Sobre la figura de Cristóbal Colón, fuertemente vinculado a mi ciudad natal por ser en ella donde habitó algunos años de su vida oculta, anidan las medias verdades, las invenciones e incluso a veces el mito del navegante aventajado y omnisciente, tal como un Ulises de la Edad Moderna. Entre las muchas frases atribuidas sin certeza al Almirante, hay una que siempre me ha llamado mucho la atención. Viene a decir algo así como que al principio del viaje siempre hay esperanza, todo es alcanzable, todo es posible. El preludio da rienda suelta a la imaginación y al ensoñamiento frente al mar, ese páramo que hemos de atravesar en su totalidad. Luego llegamos al destino y nos acostumbramos a habitar en él, a colonizarlo hasta convertirlo en algo sin originalidad, hasta hacerle perder lo que lo hacía especial. Una vez alcanzado el objetivo, nuestra razón de ser se difumina y necesitamos otra nueva meta, otro terreno que cultivar, otro océano que surcar. Siempre precisamos de una nueva motivación para avanzar en nuestra penosa y a la vez ilusionante existencia.

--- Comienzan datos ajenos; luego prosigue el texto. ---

Source: an optimization exercise on an open RTL-to-GDS flow (aim: small area, a short achievable clock period and few clock cycles). Production flows keep margins and buffers that such runs may drop. Only simulation tests tie the RTL to the original design; equivalence was not proved. No activity file was given, so power comes from the tool's default toggle rates.

==> run A <==
==> flow/design.v <==
`timescale 1ns / 1ps
module ALU(
    input  [63:0] A, B,
    input         sub,               
    input         sel_add, sel_and, sel_or, sel_xor, sel_sh,
    input         sh_left, sh_arith,
    output [63:0] result,
    output [63:0] sum
);
    wire [63:0] bx  = sub ? ~B : B;
    assign sum = A + bx + {63'd0, sub};
    wire [63:0] sin;
    wire [63:0] sout;
    genvar i;
    generate for (i = 0; i < 64; i = i + 1) begin : rev
        assign sin[i] = sh_left ? A[63-i] : A[i];
    end endgenerate
    wire        fill = sh_arith & A[63];
    wire [63:0] r = $signed({fill, sin}) >>> B[5:0];
    assign sout = r;
    wire [63:0] shres;
    generate for (i = 0; i < 64; i = i + 1) begin : rev2
        assign shres[i] = sh_left ? sout[63-i] : sout[i];
    end endgenerate
    assign result = ({64{sel_add}} & sum)
                  | ({64{sel_and}} & (A & B))
                  | ({64{sel_or}}  & (A | B))
                  | ({64{sel_xor}} & (A ^ B))
                  | ({64{sel_sh}}  & shres);
endmodule
module CMP(
    input  [63:0] A, B,
    output        eq, lt
);
    wire [63:0] l0, e0;
    genvar i, k;
    generate for (i = 0; i < 64; i = i + 1) begin : bit0
        if (i == 63) begin : s
            assign l0[i] = A[i] & ~B[i];
        end else begin : u
            assign l0[i] = ~A[i] & B[i];
        end
        assign e0[i] = ~(A[i] ^ B[i]);
    end endgenerate
    wire [31:0] l1, e1;
    wire [15:0] l2, e2;
    wire [7:0]  l3, e3;
    wire [3:0]  l4, e4;
    wire [1:0]  l5, e5;
    generate
        for (k = 0; k < 32; k = k + 1) begin : g1
            assign l1[k] = l0[2*k+1] | (e0[2*k+1] & l0[2*k]);
            assign e1[k] = e0[2*k+1] & e0[2*k];
        end
        for (k = 0; k < 16; k = k + 1) begin : g2
            assign l2[k] = l1[2*k+1] | (e1[2*k+1] & l1[2*k]);
            assign e2[k] = e1[2*k+1] & e1[2*k];
        end
        for (k = 0; k < 8; k = k + 1) begin : g3
            assign l3[k] = l2[2*k+1] | (e2[2*k+1] & l2[2*k]);
            assign e3[k] = e2[2*k+1] & e2[2*k];
        end
        for (k = 0; k < 4; k = k + 1) begin : g4
            assign l4[k] = l3[2*k+1] | (e3[2*k+1] & l3[2*k]);
            assign e4[k] = e3[2*k+1] & e3[2*k];
        end
        for (k = 0; k < 2; k = k + 1) begin : g5
            assign l5[k] = l4[2*k+1] | (e4[2*k+1] & l4[2*k]);
            assign e5[k] = e4[2*k+1] & e4[2*k];
        end
    endgenerate
    assign lt = l5[1] | (e5[1] & l5[0]);
    assign eq = e5[1] & e5[0];
endmodule
`timescale 1ns / 1ps
module REG_FILE(input clk,input [4:0] RA1, RA2, WA,input [63:0] WD,input W_EN,output reg [63:0] RD1,RD2);
    reg [63:0] reg_array [31:1];
    integer i;
    always @(*) begin
        RD1 = 64'd0;
        RD2 = 64'd0;
        for (i = 1; i < 32; i = i + 1) begin
            RD1 = RD1 | ({64{RA1 == i}} & reg_array[i]);
            RD2 = RD2 | ({64{RA2 == i}} & reg_array[i]);
        end
    end
    always@(posedge clk) begin
        if(W_EN==1 && WA != 5'b0)
            reg_array[WA] <= WD;
    end
endmodule
`timescale 1ns / 1ps
module PC(
    input             clk, rst,
    input             br_mis,           
    input      [63:0] br_pc,
    input             jalr_mis,         
    input      [63:0] jalr_pc,
    input             hold,             
    input             predict,          
    input      [63:0] predict_pc,
    input      [63:0] pc4,
    output reg [63:0] pc
);
    wire [63:0] seq  = hold ? pc : predict ? predict_pc : pc4;
    wire [63:0] base = jalr_mis ? jalr_pc : seq;
    wire [63:0] nxt  = br_mis ? br_pc : base;
    always @(posedge clk) begin
        if (rst)
            pc <= 64'd0;
        else
            pc <= nxt;
    end
endmodule
`timescale 1ns / 1ps
module DECODER(
    input  [31:0] inst,
    output [63:0] imm,
    output        is_load, is_store, is_branch, is_jal, is_jalr,
    output        wen,                 
    output        use1, use2,          
    output        bsel,                
    output        sub,
    output        sel_add, sel_and, sel_or, sel_xor, sel_sh,
    output        sh_left, sh_arith,
    output        lw
);
    wire [6:0] op = inst[6:0];
    wire [2:0] f3 = inst[14:12];
    wire r_t  = (op == 7'b0110011);
    wire i_t  = (op == 7'b0010011);
    assign is_load   = (op == 7'b0000011);
    assign is_store  = (op == 7'b0100011);
    assign is_branch = (op == 7'b1100011);
    assign is_jalr   = (op == 7'b1100111);
    assign is_jal    = (op == 7'b1101111);
    wire [63:0] imm_i = {{52{inst[31]}}, inst[31:20]};
    wire [63:0] imm_s = {{52{inst[31]}}, inst[31:25], inst[11:7]};
    assign imm = is_store ? imm_s : imm_i;
    assign wen  = (r_t | i_t | is_load | is_jal | is_jalr) & (inst[11:7] != 5'd0);
    assign use1 = ~is_jal;
    assign use2 = r_t | is_store | is_branch;
    assign bsel = ~(r_t | is_branch);
    wire sh   = i_t & (f3 == 3'b001 || f3 == 3'b101);
    wire lxor = (r_t | i_t) & (f3 == 3'b100);
    wire land = r_t & (f3 == 3'b111);
    wire lor  = r_t & (f3 == 3'b110);
    assign sel_sh  = sh;
    assign sel_xor = lxor;
    assign sel_and = land;
    assign sel_or  = lor;
    assign sel_add = ~(sh | lxor | land | lor);
    assign sub      = is_branch | (r_t & (f3 == 3'b000) & (inst[31:25] == 7'b0100000));
    assign sh_left  = (f3 == 3'b001);
    assign sh_arith = (inst[31:26] == 6'b010000);
    assign lw       = (f3 == 3'b010);
endmodule
`timescale 1ns / 1ps
module main(
    input clk,
    input rst,
    output [63:0] imem_addr,
    input  [31:0] imem_rdata,
    output        dmem_we,
    output [63:0] dmem_addr,
    output [63:0] dmem_wdata,
    input  [63:0] dmem_rdata,
    output        wb_en,
    output [4:0]  wb_rd,
    output [63:0] wb_data
);
    reg        e_v;
    reg [63:0] e_a, e_b, e_imm, e_alt;
    reg [4:0]  e_rd;
    reg        e_wen, e_load, e_store, e_jal, e_jalr;
    reg        e_bsel, e_sub, e_add, e_and, e_or, e_xor, e_sh, e_left, e_arith, e_lw;
    reg        e_brv, e_jmis, e_uselt, e_inv;
    reg [63:0] m_res, m_sd;
    reg [4:0]  m_rd;
    reg        m_rfwe, m_load, m_we, m_lw;
    reg [63:0] w_data;
    reg [4:0]  w_rd;
    reg        w_en;
    wire [63:0] pc;
    assign imem_addr = pc;
    wire [31:0] ir    = imem_rdata;
    wire [4:0]  d_rs1 = ir[19:15];
    wire [4:0]  d_rs2 = ir[24:20];
    wire [4:0]  d_rd  = ir[11:7];
    wire [63:0] d_imm;
    wire d_load, d_store, d_branch, d_jal, d_jalr, d_wen, d_use1, d_use2, d_bsel;
    wire d_sub, d_add, d_and, d_or, d_xor, d_sh, d_left, d_arith, d_lw;
    DECODER dec(.inst(ir), .imm(d_imm), .is_load(d_load), .is_store(d_store),
                .is_branch(d_branch), .is_jal(d_jal), .is_jalr(d_jalr), .wen(d_wen),
                .use1(d_use1), .use2(d_use2), .bsel(d_bsel), .sub(d_sub),
                .sel_add(d_add), .sel_and(d_and), .sel_or(d_or), .sel_xor(d_xor),
                .sel_sh(d_sh), .sh_left(d_left), .sh_arith(d_arith), .lw(d_lw));
    wire        rf_we = m_rfwe;
    wire [63:0] m_wdata;
    wire [63:0] rf_a, rf_b;
    REG_FILE rf(.clk(clk), .RA1(d_rs1), .RA2(d_rs2), .WA(m_rd), .WD(m_wdata),
                .W_EN(rf_we), .RD1(rf_a), .RD2(rf_b));
    wire [63:0] d_a = (rf_we && m_rd == d_rs1) ? m_wdata : rf_a;
    wire [63:0] d_b = (rf_we && m_rd == d_rs2) ? m_wdata : rf_b;
    wire stall = e_v & e_load & e_wen &
                 ((d_use1 && e_rd == d_rs1) || (d_use2 && e_rd == d_rs2));
    wire jalr0  = d_jalr & (d_rs1 == 5'd0);
    wire d_pred = d_jal | (d_branch & ir[31]) | jalr0;
    wire [20:0] p_imm = ir[2] ? {ir[31], ir[19:12], ir[20], ir[30:21], 1'b0}
                              : {{8{ir[31]}}, ir[31], ir[7], ir[30:25], ir[11:8], 1'b0};
    wire [21:0] p_lo  = {1'b0, pc[20:0]} + {1'b0, p_imm};
    wire [42:0] pc_hi_inc = pc[63:21] + 43'd1;
    wire [42:0] pc_hi_dec = pc[63:21] - 43'd1;
    wire [42:0] p_hi  = (p_lo[21] & ~ir[31]) ? pc_hi_inc :
                        (~p_lo[21] & ir[31]) ? pc_hi_dec : pc[63:21];
    wire [63:0] d_target = jalr0 ? {{52{ir[31]}}, ir[31:21], 1'b0} : {p_hi, p_lo[20:0]};
    wire [21:0] s_lo  = {1'b0, pc[20:0]} + 22'd4;
    wire [63:0] pc4   = {s_lo[21] ? pc_hi_inc : pc[63:21], s_lo[20:0]};
    wire [63:0] d_alt = (d_branch & ~ir[31]) ? {p_hi, p_lo[20:0]} : pc4;
    reg fwd_m1, fwd_m2;
    wire [63:0] fa = fwd_m1 ? m_res : e_a;
    wire [63:0] fb = fwd_m2 ? m_res : e_b;
    wire [63:0] opb = e_bsel ? e_imm : fb;
    wire [63:0] alu_res, alu_sum;
    ALU alu(.A(fa), .B(opb), .sub(e_sub), .sel_add(e_add), .sel_and(e_and),
            .sel_or(e_or), .sel_xor(e_xor), .sel_sh(e_sh), .sh_left(e_left),
            .sh_arith(e_arith), .result(alu_res), .sum(alu_sum));
    wire        eq, lt;
    CMP cmp(.A(fa), .B(fb), .eq(eq), .lt(lt));
    wire        br_mis = e_brv & (e_inv ^ (e_uselt ? lt : eq));
    wire        mispredict = br_mis | e_jmis;
    wire        link = e_jal | e_jalr;
    PC pcr(.clk(clk), .rst(rst), .br_mis(br_mis), .br_pc(e_alt),
           .jalr_mis(e_jmis), .jalr_pc({alu_sum[63:1], 1'b0}),
           .hold(stall), .predict(d_pred), .predict_pc(d_target), .pc4(pc4), .pc(pc));
    always @(posedge clk) begin
        e_v <= ~rst & ~mispredict & ~stall;
        e_a <= d_a;       e_b <= d_b;      e_imm <= d_imm;  e_alt <= d_alt;
        e_rd <= d_rd;
        fwd_m1 <= e_v & e_wen & (e_rd == d_rs1);
        fwd_m2 <= e_v & e_wen & (e_rd == d_rs2);
        e_wen <= d_wen;   e_load <= d_load; e_store <= d_store;
        e_jal <= d_jal; e_jalr <= d_jalr;
        e_bsel <= d_bsel; e_sub <= d_sub;  e_add <= d_add;  e_and <= d_and;
        e_or <= d_or;     e_xor <= d_xor;  e_sh <= d_sh;    e_left <= d_left;
        e_arith <= d_arith; e_lw <= d_lw;
        e_brv  <= ~rst & ~mispredict & ~stall & d_branch;
        e_jmis <= ~rst & ~mispredict & ~stall & d_jalr & ~jalr0;
        e_uselt <= ir[14];
        e_inv  <= ir[12] ^ d_pred;
    end
    always @(posedge clk) begin
        m_res   <= link ? e_alt : alu_res;
        m_sd    <= fb;
        m_rd    <= e_rd;
        m_rfwe  <= ~rst & e_v & e_wen;
        m_load  <= e_load;
        m_we    <= ~rst & e_v & e_store;
        m_lw    <= e_lw;
    end
    assign dmem_addr  = m_res;
    assign dmem_we    = m_we;
    assign dmem_wdata = m_sd;
    wire [31:0] word    = m_res[2] ? dmem_rdata[63:32] : dmem_rdata[31:0];
    wire [63:0] ld_data = m_lw ? {{32{word[31]}}, word} : dmem_rdata;
    assign m_wdata = m_load ? ld_data : m_res;
    always @(posedge clk) begin
        w_data <= m_wdata;
        w_rd   <= m_rd;
        w_en   <= ~rst & m_rfwe;
    end
    assign wb_en   = w_en;
    assign wb_rd   = w_rd;
    assign wb_data = w_data;
endmodule
This is an optimization exercise on Yosys and OpenROAD, whose aim is small area, not a production implementation.
At most, simulation tests tie the RTL to the original design; equivalence was not proved.
No activity file was given, so power comes from the tool's default toggle rates.

==> flow/design.v <==
module alu_top (
    input             clk,
    input      [15:0] a,
    input      [15:0] b,
    input      [2:0]  opcode,
    input             mode,
    output reg [15:0] result,
    output reg        za,
    output reg        zb,
    output reg        eq,
    output reg        gt,
    output reg        lt
);
    reg [15:0] a_q, b_q;
    reg [2:0]  opcode_q;
    reg        mode_q;
    wire [15:0] alu_out;
    wire        za_w, zb_w, eq_w, gt_w, lt_w;
    ALU u_alu (.a(a_q), .b(b_q), .opcode(opcode_q), .mode(mode_q),
               .outALU(alu_out), .za(za_w), .zb(zb_w), .eq(eq_w), .gt(gt_w), .lt(lt_w));
    always @(posedge clk) begin
        a_q      <= a;
        b_q      <= b;
        opcode_q <= opcode;
        mode_q   <= mode;
        result   <= alu_out;
        za       <= za_w;
        zb       <= zb_w;
        eq       <= eq_w;
        gt       <= gt_w;
        lt       <= lt_w;
    end
endmodule
Background: an optimization exercise with open tools, aiming at small area. Do not read the settings as production practice. Function was checked by simulation only, so behaviour that the tests miss may differ from the original. Power figures rest on the tool's default switching activity, not on a simulated workload.

`run.sh`:
```
#!/bin/bash
# synth_recipe.tcl (not shown) runs the flow's synth.tcl, then flattens the netlist and writes it again
# the make line also repeats each setting of config.mk as NAME=value (left out here)
make -C /OpenROAD-flow-scripts/flow DESIGN_CONFIG=/design/flow/config.mk WORK_HOME=/design/flow/orfs CLKGATE_MAP_FILE= SYNTH_SCRIPT=/design/flow/synth_recipe.tcl finish
```
`config.mk`:
```
export PLATFORM = sky130hd
export DESIGN_NAME = board
export DESIGN_NICKNAME = board
export VERILOG_FILES = /design/flow/design.v
export SDC_FILE = /design/flow/constraint.sdc
export NUM_CORES = 4
export LEC_CHECK = 0
export ABC_AREA = 1
export CAP_MARGIN = 20
export CORE_MARGIN = 2
export CORE_UTILIZATION = 40
export SLEW_MARGIN = 20
```
`constraint.sdc`:
```
create_clock -name core_clock -period 10.0 [get_ports {clk}]
set_input_delay 2.0000 -clock core_clock [delete_from_list [all_inputs] [get_ports {clk}]]
set_output_delay 2.0000 -clock core_clock [all_outputs]
set_load 0.01 [all_outputs]
```
From an optimization exercise on the open Yosys and OpenROAD flow, aimed at small area, a short achievable clock period and few clock cycles; shortcuts taken in it are not production practice.
Function was checked by simulation only, so behaviour that the tests miss may differ from the original.
Power is estimated from default activity; no workload was simulated.

<file path="run.sh">
#!/bin/bash
# synth_recipe.tcl (not shown) runs the flow's synth.tcl, then flattens the netlist and writes it again
# the make line also repeats each setting of config.mk as NAME=value (left out here)
make -C /OpenROAD-flow-scripts/flow DESIGN_CONFIG=/design/flow/config.mk WORK_HOME=/design/flow/orfs CLKGATE_MAP_FILE= SYNTH_SCRIPT=/design/flow/synth_recipe.tcl finish
</file>
<file path="config.mk">
export PLATFORM = sky130hd
export DESIGN_NAME = LBP
export DESIGN_NICKNAME = LBP
export VERILOG_FILES = /design/flow/design.v
export SDC_FILE = /design/flow/constraint.sdc
export NUM_CORES = 4
export LEC_CHECK = 0
export CAP_MARGIN = 20
export CORE_MARGIN = 2
export CORE_UTILIZATION = 40
export SLEW_MARGIN = 20
</file>
<file path="constraint.sdc">
create_clock -name core_clock -period 5.0 [get_ports {clk}]
set_input_delay 1.0000 -clock core_clock [delete_from_list [all_inputs] [get_ports {clk}]]
set_output_delay 1.0000 -clock core_clock [all_outputs]
set_load 0.01 [all_outputs]
</file>
<file path="design.v">
`timescale 1ns/10ps
module LBP ( clk, reset, gray_addr, gray_req, gray_ready, gray_data, lbp_addr, lbp_valid, lbp_data, finish);
input   	clk;
input   	reset;
output  [13:0] 	gray_addr;
output         	gray_req;
input   	gray_ready;
input   [7:0] 	gray_data;
output  [13:0] 	lbp_addr;
output  	lbp_valid;
output  [7:0] 	lbp_data;
output  	finish;
reg gray_req, lbp_valid, finish;
reg [13:0] gray_addr, lbp_addr;
reg [3:0] counterG;
reg [3:0] counterS;
reg [7:0] sum, lbp_data, gc_data, gp_data;
reg [13:0] counter1;
reg [13:0] counter2;
reg [13:0] counter3;
reg [13:0] counter4;
reg [13:0] counter5;
reg [13:0] counter6;
reg [13:0] counter7;
reg [13:0] counter8;
reg [13:0] counter9;
always@(posedge clk or posedge reset) 
begin
	if(reset) 
	   gray_req <=0;
	else if (gray_ready) 
	   gray_req <=1;
	else 
	   gray_req <= gray_req;
end
always@(posedge clk or posedge reset) 
begin
	if(reset) 
	   counterG <=0;
	else if (counterG >=9)
	   counterG <= 1;
	else 
	   counterG <= counterG + 1;
end
always@(posedge clk or posedge reset) 
begin
	if(reset) 
	   counterS <=0;
	else 
	   counterS <= counterG;
end
always@(posedge clk or posedge reset) 
begin
	if(reset) 
	   counter1 <=129;
	else if(counterG >=9)
	   counter1 <= counter1 + 1;
	else 
	   counter1 <= counter1;
end
always@(posedge clk or posedge reset) 
begin
	if(reset) 
	   counter2 <=0;
	else if(counterG >=9)
	   counter2 <= counter2 + 1;
	else 
	   counter2 <= counter2;
end
always@(posedge clk or posedge reset) 
begin
	if(reset) 
	   counter3 <=1;
	else if(counterG >=9)
	   counter3 <= counter3 + 1;
	else 
	   counter3 <= counter3;
end
always@(posedge clk or posedge reset) 
begin
	if(reset) 
	   counter4 <=2;
	else if(counterG >=9)
	   counter4 <= counter4 + 1;
	else 
	   counter4 <= counter4;
end
always@(posedge clk or posedge reset) 
begin
	if(reset) 
	   counter5 <=128;
	else if(counterG >=9)
	   counter5 <= counter5 + 1;
	else 
	   counter5 <= counter5;
end
always@(posedge clk or posedge reset) 
begin
	if(reset) 
	   counter6 <=130;
	else if(counterG >=9)
	   counter6 <= counter6 + 1;
	else 
	   counter6 <= counter6;
end
always@(posedge clk or posedge reset) 
begin
	if(reset) 
	   counter7 <=256;
	else if(counterG >=9)
	   counter7 <= counter7 + 1;
	else 
	   counter7 <= counter7;
end
always@(posedge clk or posedge reset) 
begin
	if(reset) 
	   counter8 <=257;
	else if(counterG >=9)
	   counter8 <= counter8 + 1;
	else 
	   counter8 <= counter8;
end
always@(posedge clk or posedge reset) 
begin
	if(reset) 
	   counter9 <=258;
	else if(counterG >=9)
	   counter9 <= counter9 + 1;
	else 
	   counter9 <= counter9;
end
always@(*)
begin
	case (counterG) 
	4'b0001: gray_addr = counter1;
	4'b0010: gray_addr = counter2;
	4'b0011: gray_addr = counter3;
	4'b0100: gray_addr = counter4;
	4'b0101: gray_addr = counter5;
	4'b0110: gray_addr = counter6;
	4'b0111: gray_addr = counter7;
	4'b1000: gray_addr = counter8;
	4'b1001: gray_addr = counter9;
	default: gray_addr = 0;
	endcase
end
always@(posedge clk or posedge reset)
begin
	if (reset) begin
		gc_data <= 0;
		gp_data <= 0;
	end
	else if (counterG ==1) 
		gc_data <= gray_data;
	else	begin
		gp_data <= gray_data;
		gc_data <= gc_data;
	end
end
always@(*)
begin
	sum = 0;
	if (gp_data >= gc_data) begin
		if(counterS >=2) begin
		case (counterS-1)
		4'b0001: sum = 1;
		4'b0010: sum = 2;
		4'b0011: sum = 4;
		4'b0100: sum = 8;
		4'b0101: sum = 16;
		4'b0110: sum = 32;
		4'b0111: sum = 64;
		4'b1000: sum = 128;
		default: sum = sum;
		endcase
		end
	end
	else 
		sum = sum;
end
integer i;
always@(posedge clk or posedge reset)
begin
	if (reset) begin
		lbp_valid <= 0;
		i <= 0;
	end
	else if (lbp_addr == 255 + 128* i) begin
		lbp_valid <= 0;
		i <= i+1;
	end
	else if (lbp_addr % 128 == 0) 
		lbp_valid <= 0;
	else if (counterS ==9) 
		lbp_valid <= 1;
	else 
		lbp_valid <= 0;
end
always@(posedge clk or posedge reset)
begin
	if (reset) 
		lbp_data <= 0;
	else if (counterS ==1)
		lbp_data <= 0;
	else if (gp_data >= gc_data) begin
		if(counterS >=1) 
		lbp_data <= lbp_data + sum;
	end
	else
		lbp_data <= lbp_data;
end
always@(posedge clk or posedge reset)
begin
	if (reset) 
		lbp_addr <= 0;
	else if (counterG ==9)
		lbp_addr <= counter1;
	else 
		lbp_addr <= lbp_addr;
end
always@(posedge clk or posedge reset)
begin	   
	if (reset) 
		finish <=0;
	else if (lbp_addr >16254)
		finish <=1;
	else 
		finish <=finish;
end
endmodule
</file>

Pienso que el ansia de conocimiento es nuestra mayor ilusión; un hombre que se precie, en el fondo de su corazón, lo que ansía es llegar a conocer más, averiguar y entender todo aquello que se le presenta como fuera de su alcance, bien por habérsele negado o porque estaba demasiado lejos para el estándar de su época, algo así como el regocijo infantil al enterarse de un cotilleo o un bombazo informativo, pero, una vez lo consigue, esa dicha se disuelve tras olvidar la excitación del momento, quizá suponiendo el precio que hemos de pagar por el esfuerzo recorrido y el desgaste emocional y físico (cerebral) que ello conlleva. Quizá por ello hay dos posibles conductas frente a lo desconocido, alternativas a contemplarlo con asombro: ignorar que existe y es único, y que vale la pena estudiarlo, algo propio de los mediocres, o quedarse en la superficie por miedo a sondar los abismos y perder el interés por ellos tras haberlos cartografiado por entero. En mi caso, me inclino más por la última opción, por eso aprendo despacio, saboreando sin presión cada etapa por miedo a aburrirme. Es en el camino, en el proceso, donde está lo interesante.